= Task requirements =
Of all the lines below, return only those starting with the line holding "This design comes" and going on through the line holding "create_clock -name core_clock -period 10.0", exactly as written.

'''

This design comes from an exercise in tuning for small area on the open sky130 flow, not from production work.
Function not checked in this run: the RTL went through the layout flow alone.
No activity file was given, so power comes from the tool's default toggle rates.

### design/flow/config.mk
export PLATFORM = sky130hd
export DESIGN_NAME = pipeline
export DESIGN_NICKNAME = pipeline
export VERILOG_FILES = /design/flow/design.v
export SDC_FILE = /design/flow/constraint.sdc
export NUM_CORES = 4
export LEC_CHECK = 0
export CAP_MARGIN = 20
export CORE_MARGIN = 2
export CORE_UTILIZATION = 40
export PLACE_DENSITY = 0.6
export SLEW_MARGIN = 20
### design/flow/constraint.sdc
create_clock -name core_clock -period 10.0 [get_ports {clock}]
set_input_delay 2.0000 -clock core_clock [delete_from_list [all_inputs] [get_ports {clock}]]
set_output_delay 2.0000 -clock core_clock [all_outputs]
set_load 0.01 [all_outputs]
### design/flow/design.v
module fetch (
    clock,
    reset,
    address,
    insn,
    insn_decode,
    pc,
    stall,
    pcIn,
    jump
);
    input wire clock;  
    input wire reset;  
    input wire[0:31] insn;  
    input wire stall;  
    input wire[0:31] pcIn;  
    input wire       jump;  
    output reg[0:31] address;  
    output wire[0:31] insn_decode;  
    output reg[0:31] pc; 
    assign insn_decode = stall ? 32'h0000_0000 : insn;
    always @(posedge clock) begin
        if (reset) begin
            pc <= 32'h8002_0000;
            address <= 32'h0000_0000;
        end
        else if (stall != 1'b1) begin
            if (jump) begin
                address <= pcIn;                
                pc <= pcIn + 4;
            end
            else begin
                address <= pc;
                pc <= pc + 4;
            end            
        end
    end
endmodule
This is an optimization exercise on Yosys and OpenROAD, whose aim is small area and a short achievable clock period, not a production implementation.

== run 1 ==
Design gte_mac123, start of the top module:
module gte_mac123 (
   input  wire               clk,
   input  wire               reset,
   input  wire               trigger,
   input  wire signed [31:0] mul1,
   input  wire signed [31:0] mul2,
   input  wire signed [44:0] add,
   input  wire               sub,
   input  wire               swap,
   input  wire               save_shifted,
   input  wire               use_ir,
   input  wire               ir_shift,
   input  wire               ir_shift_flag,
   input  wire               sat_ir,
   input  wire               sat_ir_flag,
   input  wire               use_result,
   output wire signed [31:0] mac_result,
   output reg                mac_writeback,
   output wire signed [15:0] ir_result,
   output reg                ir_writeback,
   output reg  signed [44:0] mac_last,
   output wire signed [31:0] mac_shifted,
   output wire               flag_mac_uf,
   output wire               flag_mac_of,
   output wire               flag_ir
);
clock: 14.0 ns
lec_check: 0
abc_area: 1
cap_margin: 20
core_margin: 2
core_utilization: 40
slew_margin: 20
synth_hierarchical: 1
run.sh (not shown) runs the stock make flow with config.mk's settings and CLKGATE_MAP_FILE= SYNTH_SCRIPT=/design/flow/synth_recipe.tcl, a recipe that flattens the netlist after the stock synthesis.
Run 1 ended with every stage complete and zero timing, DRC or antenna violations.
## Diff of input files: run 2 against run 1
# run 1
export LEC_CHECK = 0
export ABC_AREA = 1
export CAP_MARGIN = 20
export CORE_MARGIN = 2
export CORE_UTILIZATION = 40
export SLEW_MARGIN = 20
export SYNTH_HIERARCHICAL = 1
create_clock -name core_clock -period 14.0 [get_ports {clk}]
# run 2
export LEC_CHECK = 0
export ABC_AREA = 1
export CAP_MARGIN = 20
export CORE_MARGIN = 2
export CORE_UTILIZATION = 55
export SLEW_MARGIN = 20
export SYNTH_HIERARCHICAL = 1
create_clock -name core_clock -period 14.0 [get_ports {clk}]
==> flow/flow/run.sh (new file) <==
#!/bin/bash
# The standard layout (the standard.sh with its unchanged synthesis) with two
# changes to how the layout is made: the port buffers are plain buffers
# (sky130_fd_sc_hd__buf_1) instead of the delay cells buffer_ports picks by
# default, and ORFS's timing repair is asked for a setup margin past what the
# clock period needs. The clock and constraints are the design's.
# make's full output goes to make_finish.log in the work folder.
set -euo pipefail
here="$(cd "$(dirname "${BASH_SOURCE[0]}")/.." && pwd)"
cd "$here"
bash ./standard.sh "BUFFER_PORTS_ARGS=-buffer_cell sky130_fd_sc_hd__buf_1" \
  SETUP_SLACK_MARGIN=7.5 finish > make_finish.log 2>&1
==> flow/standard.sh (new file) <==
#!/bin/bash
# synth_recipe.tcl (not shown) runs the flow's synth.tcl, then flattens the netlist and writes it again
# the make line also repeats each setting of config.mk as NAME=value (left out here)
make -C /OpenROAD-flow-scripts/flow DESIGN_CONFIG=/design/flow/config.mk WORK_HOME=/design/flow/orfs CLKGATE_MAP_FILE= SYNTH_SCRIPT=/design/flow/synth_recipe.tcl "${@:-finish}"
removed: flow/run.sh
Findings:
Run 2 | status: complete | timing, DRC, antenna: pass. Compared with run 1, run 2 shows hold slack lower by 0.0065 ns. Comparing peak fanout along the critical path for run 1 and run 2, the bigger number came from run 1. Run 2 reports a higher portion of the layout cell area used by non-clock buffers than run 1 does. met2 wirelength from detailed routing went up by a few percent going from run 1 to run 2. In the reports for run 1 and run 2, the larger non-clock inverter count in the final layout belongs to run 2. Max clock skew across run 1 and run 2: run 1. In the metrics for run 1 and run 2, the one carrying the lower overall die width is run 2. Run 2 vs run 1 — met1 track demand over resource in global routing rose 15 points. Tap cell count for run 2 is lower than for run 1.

'''
'''

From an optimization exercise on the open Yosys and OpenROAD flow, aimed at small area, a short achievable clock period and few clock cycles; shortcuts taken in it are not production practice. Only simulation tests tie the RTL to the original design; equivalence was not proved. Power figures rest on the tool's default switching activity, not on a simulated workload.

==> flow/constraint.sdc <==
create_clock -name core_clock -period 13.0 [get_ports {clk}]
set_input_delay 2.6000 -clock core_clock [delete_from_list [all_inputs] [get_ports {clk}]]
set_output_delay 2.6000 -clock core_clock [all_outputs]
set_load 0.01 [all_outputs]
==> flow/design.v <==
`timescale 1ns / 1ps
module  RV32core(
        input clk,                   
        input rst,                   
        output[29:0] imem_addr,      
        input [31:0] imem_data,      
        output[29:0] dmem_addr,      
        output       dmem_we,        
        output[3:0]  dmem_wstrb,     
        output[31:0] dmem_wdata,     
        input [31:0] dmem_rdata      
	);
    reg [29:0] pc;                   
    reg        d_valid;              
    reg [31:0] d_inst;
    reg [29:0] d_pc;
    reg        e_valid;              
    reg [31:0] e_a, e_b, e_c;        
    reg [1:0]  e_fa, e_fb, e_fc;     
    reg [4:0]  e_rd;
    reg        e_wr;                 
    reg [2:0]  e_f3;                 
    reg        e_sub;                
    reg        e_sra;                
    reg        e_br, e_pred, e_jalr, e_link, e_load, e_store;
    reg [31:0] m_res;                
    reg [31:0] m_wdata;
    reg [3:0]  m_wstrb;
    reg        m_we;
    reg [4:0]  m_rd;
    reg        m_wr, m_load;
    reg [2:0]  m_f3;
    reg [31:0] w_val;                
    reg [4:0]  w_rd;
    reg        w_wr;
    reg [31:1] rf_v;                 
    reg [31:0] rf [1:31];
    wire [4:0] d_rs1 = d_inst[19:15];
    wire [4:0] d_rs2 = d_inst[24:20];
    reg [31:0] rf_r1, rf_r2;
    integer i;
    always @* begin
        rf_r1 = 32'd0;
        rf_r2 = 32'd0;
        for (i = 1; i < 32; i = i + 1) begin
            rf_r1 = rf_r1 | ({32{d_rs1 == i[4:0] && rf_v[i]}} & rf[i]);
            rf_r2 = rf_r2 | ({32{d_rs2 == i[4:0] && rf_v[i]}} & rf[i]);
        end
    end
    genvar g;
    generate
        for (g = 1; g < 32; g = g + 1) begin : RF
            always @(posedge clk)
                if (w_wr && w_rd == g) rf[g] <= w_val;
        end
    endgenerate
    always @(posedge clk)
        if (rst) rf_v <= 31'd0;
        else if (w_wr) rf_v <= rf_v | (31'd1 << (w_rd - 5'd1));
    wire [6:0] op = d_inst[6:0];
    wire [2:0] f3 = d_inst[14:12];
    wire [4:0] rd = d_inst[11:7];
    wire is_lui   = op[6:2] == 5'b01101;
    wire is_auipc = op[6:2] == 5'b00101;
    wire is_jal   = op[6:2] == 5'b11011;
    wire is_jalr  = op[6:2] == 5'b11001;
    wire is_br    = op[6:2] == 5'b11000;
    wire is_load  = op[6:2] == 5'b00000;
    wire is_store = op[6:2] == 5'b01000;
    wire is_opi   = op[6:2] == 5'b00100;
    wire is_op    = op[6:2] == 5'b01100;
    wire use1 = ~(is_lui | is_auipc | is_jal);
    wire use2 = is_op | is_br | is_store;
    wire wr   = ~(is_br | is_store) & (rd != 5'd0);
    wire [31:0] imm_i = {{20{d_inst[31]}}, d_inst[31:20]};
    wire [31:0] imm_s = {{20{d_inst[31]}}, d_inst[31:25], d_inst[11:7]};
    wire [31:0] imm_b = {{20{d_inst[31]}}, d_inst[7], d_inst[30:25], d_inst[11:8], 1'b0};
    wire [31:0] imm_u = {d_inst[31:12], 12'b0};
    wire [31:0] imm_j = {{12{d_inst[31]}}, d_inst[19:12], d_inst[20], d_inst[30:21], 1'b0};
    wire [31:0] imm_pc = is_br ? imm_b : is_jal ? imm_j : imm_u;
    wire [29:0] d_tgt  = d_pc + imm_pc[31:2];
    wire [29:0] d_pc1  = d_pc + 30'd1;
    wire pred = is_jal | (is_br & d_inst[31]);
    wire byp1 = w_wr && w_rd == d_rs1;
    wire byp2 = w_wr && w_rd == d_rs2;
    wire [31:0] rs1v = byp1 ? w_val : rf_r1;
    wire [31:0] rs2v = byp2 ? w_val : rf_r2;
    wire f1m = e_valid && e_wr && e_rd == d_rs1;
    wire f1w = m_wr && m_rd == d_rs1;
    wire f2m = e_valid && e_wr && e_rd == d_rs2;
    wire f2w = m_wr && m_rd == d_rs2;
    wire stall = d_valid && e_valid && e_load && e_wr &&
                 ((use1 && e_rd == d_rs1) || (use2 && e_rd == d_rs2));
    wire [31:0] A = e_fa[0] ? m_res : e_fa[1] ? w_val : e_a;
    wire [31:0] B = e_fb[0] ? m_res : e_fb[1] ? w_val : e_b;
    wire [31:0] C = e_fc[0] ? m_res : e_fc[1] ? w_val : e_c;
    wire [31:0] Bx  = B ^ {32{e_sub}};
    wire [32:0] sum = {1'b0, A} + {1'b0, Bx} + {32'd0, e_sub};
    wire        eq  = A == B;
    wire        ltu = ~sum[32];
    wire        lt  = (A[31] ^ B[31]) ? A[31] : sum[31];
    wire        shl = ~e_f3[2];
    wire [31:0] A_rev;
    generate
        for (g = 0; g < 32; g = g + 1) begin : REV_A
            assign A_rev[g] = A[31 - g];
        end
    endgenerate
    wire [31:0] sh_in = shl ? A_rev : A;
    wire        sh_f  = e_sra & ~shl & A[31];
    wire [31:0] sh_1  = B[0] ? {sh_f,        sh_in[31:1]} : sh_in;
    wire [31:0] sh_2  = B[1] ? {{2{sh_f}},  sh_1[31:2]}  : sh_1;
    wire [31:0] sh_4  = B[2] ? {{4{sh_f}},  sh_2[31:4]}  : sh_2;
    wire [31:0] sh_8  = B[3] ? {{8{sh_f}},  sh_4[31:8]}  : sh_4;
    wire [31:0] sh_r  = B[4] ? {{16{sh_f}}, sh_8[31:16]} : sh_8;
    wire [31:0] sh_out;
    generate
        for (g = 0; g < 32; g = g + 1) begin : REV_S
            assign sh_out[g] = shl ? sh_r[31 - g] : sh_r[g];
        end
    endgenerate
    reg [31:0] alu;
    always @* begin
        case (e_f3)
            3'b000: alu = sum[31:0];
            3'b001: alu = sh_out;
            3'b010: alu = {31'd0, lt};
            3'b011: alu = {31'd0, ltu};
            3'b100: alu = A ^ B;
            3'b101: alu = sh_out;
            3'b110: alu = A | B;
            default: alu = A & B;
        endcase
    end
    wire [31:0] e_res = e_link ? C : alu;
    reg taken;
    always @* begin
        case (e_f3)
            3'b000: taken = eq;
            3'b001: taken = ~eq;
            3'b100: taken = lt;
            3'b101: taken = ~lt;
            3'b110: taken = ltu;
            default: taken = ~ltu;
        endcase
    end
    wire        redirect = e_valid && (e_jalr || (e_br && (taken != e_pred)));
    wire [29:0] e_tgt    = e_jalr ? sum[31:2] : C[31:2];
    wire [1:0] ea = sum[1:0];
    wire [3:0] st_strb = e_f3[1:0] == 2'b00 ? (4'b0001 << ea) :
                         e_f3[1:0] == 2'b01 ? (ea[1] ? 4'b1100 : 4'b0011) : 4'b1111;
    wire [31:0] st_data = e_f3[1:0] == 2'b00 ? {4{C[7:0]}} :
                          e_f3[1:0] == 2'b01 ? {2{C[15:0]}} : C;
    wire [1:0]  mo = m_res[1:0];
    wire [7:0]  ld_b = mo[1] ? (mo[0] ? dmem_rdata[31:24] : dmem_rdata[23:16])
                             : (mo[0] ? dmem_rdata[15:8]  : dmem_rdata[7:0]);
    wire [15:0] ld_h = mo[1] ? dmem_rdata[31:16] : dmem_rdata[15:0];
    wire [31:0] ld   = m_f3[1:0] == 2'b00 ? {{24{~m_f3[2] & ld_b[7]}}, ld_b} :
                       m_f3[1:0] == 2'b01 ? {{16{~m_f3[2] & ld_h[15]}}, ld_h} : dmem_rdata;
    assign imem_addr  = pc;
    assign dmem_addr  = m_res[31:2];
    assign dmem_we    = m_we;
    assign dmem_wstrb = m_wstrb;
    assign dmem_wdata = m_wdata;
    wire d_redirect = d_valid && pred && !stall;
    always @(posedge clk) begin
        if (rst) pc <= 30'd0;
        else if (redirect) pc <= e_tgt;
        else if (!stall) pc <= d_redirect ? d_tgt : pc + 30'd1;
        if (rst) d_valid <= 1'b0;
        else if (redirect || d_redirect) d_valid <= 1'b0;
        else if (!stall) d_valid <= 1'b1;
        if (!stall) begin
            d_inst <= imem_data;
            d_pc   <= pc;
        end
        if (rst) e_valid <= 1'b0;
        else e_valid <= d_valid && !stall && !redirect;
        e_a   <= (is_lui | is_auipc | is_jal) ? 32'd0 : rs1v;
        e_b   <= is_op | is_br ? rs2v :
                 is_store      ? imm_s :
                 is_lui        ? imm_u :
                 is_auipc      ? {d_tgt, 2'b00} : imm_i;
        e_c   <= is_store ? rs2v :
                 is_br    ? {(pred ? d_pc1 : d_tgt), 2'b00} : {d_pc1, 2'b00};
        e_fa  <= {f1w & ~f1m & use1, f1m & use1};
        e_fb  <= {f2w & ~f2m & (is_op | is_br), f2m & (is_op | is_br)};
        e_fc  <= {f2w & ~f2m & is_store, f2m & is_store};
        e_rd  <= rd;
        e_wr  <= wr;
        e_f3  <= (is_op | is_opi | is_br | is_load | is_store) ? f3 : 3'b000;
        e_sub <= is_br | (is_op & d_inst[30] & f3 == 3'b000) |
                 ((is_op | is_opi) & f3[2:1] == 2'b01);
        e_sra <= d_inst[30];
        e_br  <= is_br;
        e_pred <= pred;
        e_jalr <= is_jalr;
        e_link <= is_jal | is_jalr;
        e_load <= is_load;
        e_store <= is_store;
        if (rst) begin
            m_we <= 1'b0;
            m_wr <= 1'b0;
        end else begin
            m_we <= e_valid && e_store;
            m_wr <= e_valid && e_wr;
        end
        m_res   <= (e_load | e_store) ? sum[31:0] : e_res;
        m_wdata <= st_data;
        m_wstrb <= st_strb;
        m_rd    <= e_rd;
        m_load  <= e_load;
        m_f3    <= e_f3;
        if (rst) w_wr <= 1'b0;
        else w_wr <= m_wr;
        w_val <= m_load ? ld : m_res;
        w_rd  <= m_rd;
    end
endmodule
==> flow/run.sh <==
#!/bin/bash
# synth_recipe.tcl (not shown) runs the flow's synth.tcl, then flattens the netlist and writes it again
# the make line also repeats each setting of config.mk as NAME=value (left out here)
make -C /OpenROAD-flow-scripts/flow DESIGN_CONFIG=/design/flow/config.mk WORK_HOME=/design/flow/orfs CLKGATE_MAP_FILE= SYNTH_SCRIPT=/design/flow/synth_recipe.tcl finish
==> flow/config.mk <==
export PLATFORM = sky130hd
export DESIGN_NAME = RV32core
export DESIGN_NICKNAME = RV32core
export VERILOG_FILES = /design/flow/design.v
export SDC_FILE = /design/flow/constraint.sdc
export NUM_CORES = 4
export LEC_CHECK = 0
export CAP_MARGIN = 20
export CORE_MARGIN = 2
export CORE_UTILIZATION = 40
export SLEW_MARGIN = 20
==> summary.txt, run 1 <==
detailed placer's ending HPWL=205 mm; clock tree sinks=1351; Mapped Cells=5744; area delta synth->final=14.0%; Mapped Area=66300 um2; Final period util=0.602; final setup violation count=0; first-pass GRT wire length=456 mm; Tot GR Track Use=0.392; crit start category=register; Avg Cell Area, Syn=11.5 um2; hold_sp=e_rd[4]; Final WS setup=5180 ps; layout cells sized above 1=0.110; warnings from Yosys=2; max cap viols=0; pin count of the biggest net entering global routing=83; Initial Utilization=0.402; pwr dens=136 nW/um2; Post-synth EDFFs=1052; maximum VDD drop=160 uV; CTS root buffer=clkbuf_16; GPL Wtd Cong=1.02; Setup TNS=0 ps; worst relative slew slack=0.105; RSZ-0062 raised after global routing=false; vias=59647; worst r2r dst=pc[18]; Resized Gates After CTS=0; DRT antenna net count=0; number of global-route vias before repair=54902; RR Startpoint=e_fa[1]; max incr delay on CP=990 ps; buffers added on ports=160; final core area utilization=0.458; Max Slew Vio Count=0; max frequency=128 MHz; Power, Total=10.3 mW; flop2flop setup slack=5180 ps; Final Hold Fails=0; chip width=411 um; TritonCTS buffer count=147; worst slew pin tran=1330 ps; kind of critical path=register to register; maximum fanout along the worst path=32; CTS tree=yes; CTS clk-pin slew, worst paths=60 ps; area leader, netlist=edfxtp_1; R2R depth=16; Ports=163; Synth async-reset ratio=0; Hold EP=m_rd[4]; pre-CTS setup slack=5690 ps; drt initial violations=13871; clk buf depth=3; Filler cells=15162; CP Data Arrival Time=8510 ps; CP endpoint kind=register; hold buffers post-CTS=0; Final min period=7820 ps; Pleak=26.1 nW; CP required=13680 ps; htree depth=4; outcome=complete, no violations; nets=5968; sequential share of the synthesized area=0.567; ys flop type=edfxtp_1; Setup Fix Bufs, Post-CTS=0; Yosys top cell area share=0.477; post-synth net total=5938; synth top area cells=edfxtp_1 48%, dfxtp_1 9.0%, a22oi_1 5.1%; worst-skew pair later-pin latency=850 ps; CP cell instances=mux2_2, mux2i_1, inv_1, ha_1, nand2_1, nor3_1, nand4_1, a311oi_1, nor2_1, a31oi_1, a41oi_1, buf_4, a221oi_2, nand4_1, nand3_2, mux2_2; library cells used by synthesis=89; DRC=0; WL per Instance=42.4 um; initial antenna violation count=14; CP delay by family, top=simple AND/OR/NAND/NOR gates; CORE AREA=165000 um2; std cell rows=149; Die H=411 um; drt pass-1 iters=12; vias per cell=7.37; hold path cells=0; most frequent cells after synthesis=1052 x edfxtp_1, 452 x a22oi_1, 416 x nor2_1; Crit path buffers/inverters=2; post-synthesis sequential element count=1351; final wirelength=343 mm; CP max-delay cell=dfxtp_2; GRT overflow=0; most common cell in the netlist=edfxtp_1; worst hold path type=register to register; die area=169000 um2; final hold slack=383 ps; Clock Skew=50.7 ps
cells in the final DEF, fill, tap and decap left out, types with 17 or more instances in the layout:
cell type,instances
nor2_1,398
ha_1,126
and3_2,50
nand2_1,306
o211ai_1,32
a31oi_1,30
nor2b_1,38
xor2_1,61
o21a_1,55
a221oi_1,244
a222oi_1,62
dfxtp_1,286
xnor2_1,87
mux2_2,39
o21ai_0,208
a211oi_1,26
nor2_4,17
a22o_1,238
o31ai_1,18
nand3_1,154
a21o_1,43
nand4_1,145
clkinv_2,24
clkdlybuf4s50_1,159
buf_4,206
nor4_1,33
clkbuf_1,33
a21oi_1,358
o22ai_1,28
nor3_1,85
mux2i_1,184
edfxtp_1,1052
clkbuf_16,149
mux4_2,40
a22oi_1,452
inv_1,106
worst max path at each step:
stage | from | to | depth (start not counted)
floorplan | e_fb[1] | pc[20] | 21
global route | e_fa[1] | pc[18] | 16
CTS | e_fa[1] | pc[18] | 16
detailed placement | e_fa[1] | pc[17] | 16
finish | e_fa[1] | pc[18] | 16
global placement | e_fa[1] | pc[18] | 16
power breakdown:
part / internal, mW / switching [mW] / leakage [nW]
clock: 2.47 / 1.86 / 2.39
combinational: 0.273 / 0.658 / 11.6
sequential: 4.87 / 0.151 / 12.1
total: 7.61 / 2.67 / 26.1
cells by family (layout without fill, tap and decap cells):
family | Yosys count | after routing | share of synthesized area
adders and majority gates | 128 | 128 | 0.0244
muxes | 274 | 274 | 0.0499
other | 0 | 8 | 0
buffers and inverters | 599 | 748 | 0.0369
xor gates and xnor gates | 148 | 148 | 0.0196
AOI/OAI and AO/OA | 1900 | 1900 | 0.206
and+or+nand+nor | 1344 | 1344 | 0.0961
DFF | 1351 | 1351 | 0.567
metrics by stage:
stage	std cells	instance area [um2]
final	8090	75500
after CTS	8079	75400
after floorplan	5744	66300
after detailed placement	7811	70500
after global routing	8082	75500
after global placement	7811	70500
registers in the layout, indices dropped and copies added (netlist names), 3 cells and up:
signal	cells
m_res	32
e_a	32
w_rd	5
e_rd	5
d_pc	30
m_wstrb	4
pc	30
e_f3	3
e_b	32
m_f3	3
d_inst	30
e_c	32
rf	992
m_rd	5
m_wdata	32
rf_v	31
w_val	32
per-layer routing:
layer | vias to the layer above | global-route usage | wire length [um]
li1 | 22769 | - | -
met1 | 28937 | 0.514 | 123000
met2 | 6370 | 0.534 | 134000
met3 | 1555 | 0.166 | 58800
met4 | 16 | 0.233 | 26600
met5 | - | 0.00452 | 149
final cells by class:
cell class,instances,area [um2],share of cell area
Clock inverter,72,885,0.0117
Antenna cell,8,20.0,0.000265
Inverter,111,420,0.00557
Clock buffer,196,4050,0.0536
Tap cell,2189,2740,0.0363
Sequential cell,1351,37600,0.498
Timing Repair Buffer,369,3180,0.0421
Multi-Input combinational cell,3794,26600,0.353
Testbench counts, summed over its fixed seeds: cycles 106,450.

'''

= Reply =
This design comes from an exercise in tuning for small area on the open sky130 flow, not from production work.
Function not checked in this run: the RTL went through the layout flow alone.
No activity file was given, so power comes from the tool's default toggle rates.

### design/flow/config.mk
export PLATFORM = sky130hd
export DESIGN_NAME = pipeline
export DESIGN_NICKNAME = pipeline
export VERILOG_FILES = /design/flow/design.v
export SDC_FILE = /design/flow/constraint.sdc
export NUM_CORES = 4
export LEC_CHECK = 0
export CAP_MARGIN = 20
export CORE_MARGIN = 2
export CORE_UTILIZATION = 40
export PLACE_DENSITY = 0.6
export SLEW_MARGIN = 20
### design/flow/constraint.sdc
create_clock -name core_clock -period 10.0 [get_ports {clock}]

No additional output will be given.